Freedom and Democracy Since 9/11: Freedom and Democracy at Home
This is an online event via Zoom.
Perhaps no other event in the last 20 years has had more enduring and global repercussions than the attacks of 9/11. In response, the United States restructured the federal government, passed the USA Patriot Act and launched the global war on terror that extended to Afghanistan, Iraq and countless other countries. “Freedom” and “democracy” served as the rallying cries of such efforts, especially in response to terrorists portrayed as enemies who “hate our freedoms.” Twenty years later, America’s—and Americans’—commitments to freedom and democracy, both at home and abroad, warrant renewed reflection and deeper scrutiny.

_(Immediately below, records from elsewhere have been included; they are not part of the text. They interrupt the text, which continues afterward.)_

--- config.mk ---
export PLATFORM = sky130hd
export DESIGN_NAME = branch_update_unit
export DESIGN_NICKNAME = d
export VERILOG_FILES = /design/src/rtl/branch_update_unit.sv
export SDC_FILE = /design/constraint.sdc
export NUM_CORES = 1
export LEC_CHECK = 0
export BUFFER_PORTS_ARGS = -buffer_cell sky130_fd_sc_hd__buf_2
export CAP_MARGIN = 20
export CELL_PAD_IN_SITES_DETAIL_PLACEMENT = 2
export CELL_PAD_IN_SITES_GLOBAL_PLACEMENT = 2
export CORE_MARGIN = 1.5
export CORE_UTILIZATION = 27
export DETAILED_ROUTE_END_ITERATION = 10
export GPL_TIMING_DRIVEN = 0
export PLACE_DENSITY_LB_ADDON = 0.1
export REMOVE_ABC_BUFFERS = 1
export SYNTH_ARGS = -nofsm -noshare
export SYNTH_HDL_FRONTEND = slang
export SYNTH_SLANG_ARGS = --single-unit
--- constraint.sdc ---
create_clock -name clk -period 2 [get_ports clk]
set_clock_uncertainty 0.1 [all_clocks]
set_input_delay 0 -clock clk [delete_from_list [all_inputs] [get_ports clk]]
set_output_delay 0 -clock clk [all_outputs]
set_load 0.02 [all_outputs]
--- src/rtl/branch_update_unit.sv ---
// Branch resolution and predictor-table update unit: flags mispredicts from EX results
// and read-modify-writes the pattern-history and info/target tables, one update per cycle.
module branch_update_unit #(
    parameter int ADDR_WIDTH = 32,
    parameter int HASH_DEPTH = 5,
    parameter int PARA_WIDTH = 10,
    parameter int CNT_WIDTH  = 32
) (
    input  logic                  clk,
    input  logic                  rstn,
    input  logic                  ex_in_vld,
    input  logic [ADDR_WIDTH-1:0] ex_pc,
    input  logic                  ex_br,
    input  logic                  ex_cond,
    input  logic                  ex_taken,
    input  logic [ADDR_WIDTH-1:0] ex_target,
    input  logic                  ex_pred_taken,
    input  logic [ADDR_WIDTH-1:0] ex_pred_target,
    output logic [HASH_DEPTH-1:0] past_raddr,
    input  logic [PARA_WIDTH-1:0] past_rdata1,
    input  logic [PARA_WIDTH-1:0] past_rdata2,
    input  logic                  past_rvld1,
    input  logic                  past_rvld2,
    output logic                  past_we,
    output logic [HASH_DEPTH-1:0] past_waddr,
    output logic                  past_wslot,
    output logic [PARA_WIDTH-1:0] past_wdata,
    output logic                  info_we,
    output logic [HASH_DEPTH-1:0] info_waddr,
    output logic                  info_wslot,
    output logic [ADDR_WIDTH-1:0] info_wdata,
    output logic                  ex_vld,
    output logic                  ex_wrong,
    output logic [ADDR_WIDTH-1:0] redirect_pc,
    output logic [CNT_WIDTH-1:0]  br_cnt,
    output logic [CNT_WIDTH-1:0]  miss_cnt
);

    // Entry used when the table slot is not valid yet: h=00, every counter weakly not-taken.
    localparam logic [PARA_WIDTH-1:0] COLD_ENTRY = PARA_WIDTH'(10'b00_01_01_01_01);

    logic                  acc;
    logic                  wrong_a;
    logic [HASH_DEPTH-1:0] a_idx;

    logic [HASH_DEPTH-1:0] b_idx;
    logic                  b_slot;
    logic                  b_cond;
    logic                  b_taken;
    logic [ADDR_WIDTH-3:0] b_tgt;

    logic                  fwd_vld;
    logic [PARA_WIDTH-1:0] fwd_data;

    logic [PARA_WIDTH-1:0] sel_d;
    logic                  sel_v;
    logic [PARA_WIDTH-1:0] cur_e;
    logic [PARA_WIDTH-1:0] new_e;
    logic [1:0]            h;
    logic [1:0]            cur_c;
    logic [1:0]            nxt_c;

    // Inputs arriving while a mispredict is being reported are wrong-path and dropped.
    assign acc        = ex_in_vld & ex_br & ~ex_wrong;
    assign wrong_a    = (ex_pred_taken != ex_taken) | (ex_taken & (ex_pred_target != ex_target));
    assign a_idx      = ex_pc[HASH_DEPTH+2:3];
    assign past_raddr = a_idx;

    always_comb begin
        sel_d = b_slot ? past_rdata2 : past_rdata1;
        sel_v = b_slot ? past_rvld2  : past_rvld1;
        if (fwd_vld)
            cur_e = fwd_data;
        else if (sel_v)
            cur_e = sel_d;
        else
            cur_e = COLD_ENTRY;

        h     = cur_e[9:8];
        cur_c = 2'b00;
        for (int k = 0; k < 4; k++)
            if (h == 2'(k)) cur_c = cur_e[2*k +: 2];

        if (b_taken)
            nxt_c = (cur_c == 2'b11) ? cur_c : cur_c + 2'd1;
        else
            nxt_c = (cur_c == 2'b00) ? cur_c : cur_c - 2'd1;

        new_e = cur_e;
        for (int k = 0; k < 4; k++)
            if (h == 2'(k)) new_e[2*k +: 2] = nxt_c;
        new_e[9:8] = {h[0], b_taken};
    end

    assign past_we    = ex_vld & b_cond;
    assign past_waddr = past_we ? b_idx : '0;
    assign past_wslot = past_we & b_slot;
    assign past_wdata = past_we ? new_e : '0;

    // Conditional branches mark the info entry valid (bit0) since the history entry is written too.
    assign info_we    = ex_vld & b_taken;
    assign info_waddr = info_we ? b_idx : '0;
    assign info_wslot = info_we & b_slot;
    assign info_wdata = info_we ? {b_tgt, ~b_cond, b_cond} : '0;

    always_ff @(posedge clk or negedge rstn) begin
        if (!rstn) begin
            ex_vld      <= 1'b0;
            ex_wrong    <= 1'b0;
            redirect_pc <= '0;
            b_idx       <= '0;
            b_slot      <= 1'b0;
            b_cond      <= 1'b0;
            b_taken     <= 1'b0;
            b_tgt       <= '0;
            fwd_vld     <= 1'b0;
            fwd_data    <= '0;
            br_cnt      <= '0;
            miss_cnt    <= '0;
        end else begin
            ex_vld   <= acc;
            ex_wrong <= acc & wrong_a;
            if (acc) begin
                b_idx       <= a_idx;
                b_slot      <= ex_pc[2];
                b_cond      <= ex_cond;
                b_taken     <= ex_taken;
                b_tgt       <= ex_target[ADDR_WIDTH-1:2];
                redirect_pc <= ex_taken ? ex_target : ex_pc + ADDR_WIDTH'(4);
            end
            // The table returns stale data when read and written in the same cycle, so carry the write.
            fwd_vld  <= acc & past_we & (a_idx == b_idx) & (ex_pc[2] == b_slot);
            fwd_data <= new_e;
            if (ex_vld && !(&br_cnt))
                br_cnt <= br_cnt + CNT_WIDTH'(1);
            if (ex_wrong && !(&miss_cnt))
                miss_cnt <= miss_cnt + CNT_WIDTH'(1);
        end
    end

endmodule

==> results of run 1 <==
## flip-flops by register name, summed over array words and instances, names as in the netlist
register,count
redirect_pc,32
b_cond,1
fwd_data,10
b_idx,5
b_slot,1
fwd_vld,1
ex_vld,1
b_tgt,30
miss_cnt,32
ex_wrong,1
b_taken,1
br_cnt,32
## final cells by class
class                           instances  area [µm²]
Fill cell                            3319       17100
Tap cell                              390         488
Timing Repair Buffer                  461        3170
Clock inverter                         12         133
Multi-Input combinational cell        679        4610
Sequential cell                       147        3710
Clock buffer                           19         443
Inverter                               15        68.8
Antenna cell                            2        5.00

On the twentieth anniversary of the September 11 attacks, the Center for the Study of Religion and Conflict, in conjunction with the Center on the Future of War, is sponsoring a two-part conversation on the legacy and lessons of 9/11. These panels will give particular attention to how the forces of nationalism, populism, isolationism and nativism have shaped—and are shaping—Americans’ lives and the nation’s engagement in the world. Throughout, religion has occupied a central yet always varied place in the reaction to, and analysis of, these pivotal events and influential forces.
The first panel in a two-part series—Freedom and Democracy at Home—will ask panelists to consider whether and how the promise and pursuit of freedom and democracy in the United States has changed since 9/11. What do Americans mean by these terms freedom and democracy, and have we always thought about these notions in the way we do today? Did U.S. responses to 9/11—including the passage of the Patriot Act, mass surveillance campaigns and the establishment of secret courts—undermine commitments to freedom and democracy, and if so, how? Is there a connection between the way we conceived of freedom and democracy post-9/11 and the way these ideals are used today? Given the threats we face today—the Covid pandemic, the January 6 insurrection, restrictions against voting rights and the rise of extremist hate groups—what does the future of freedom and democracy in the U.S. look like? What is the role religion has played—and will play—as the struggle for religion and democracy evolves?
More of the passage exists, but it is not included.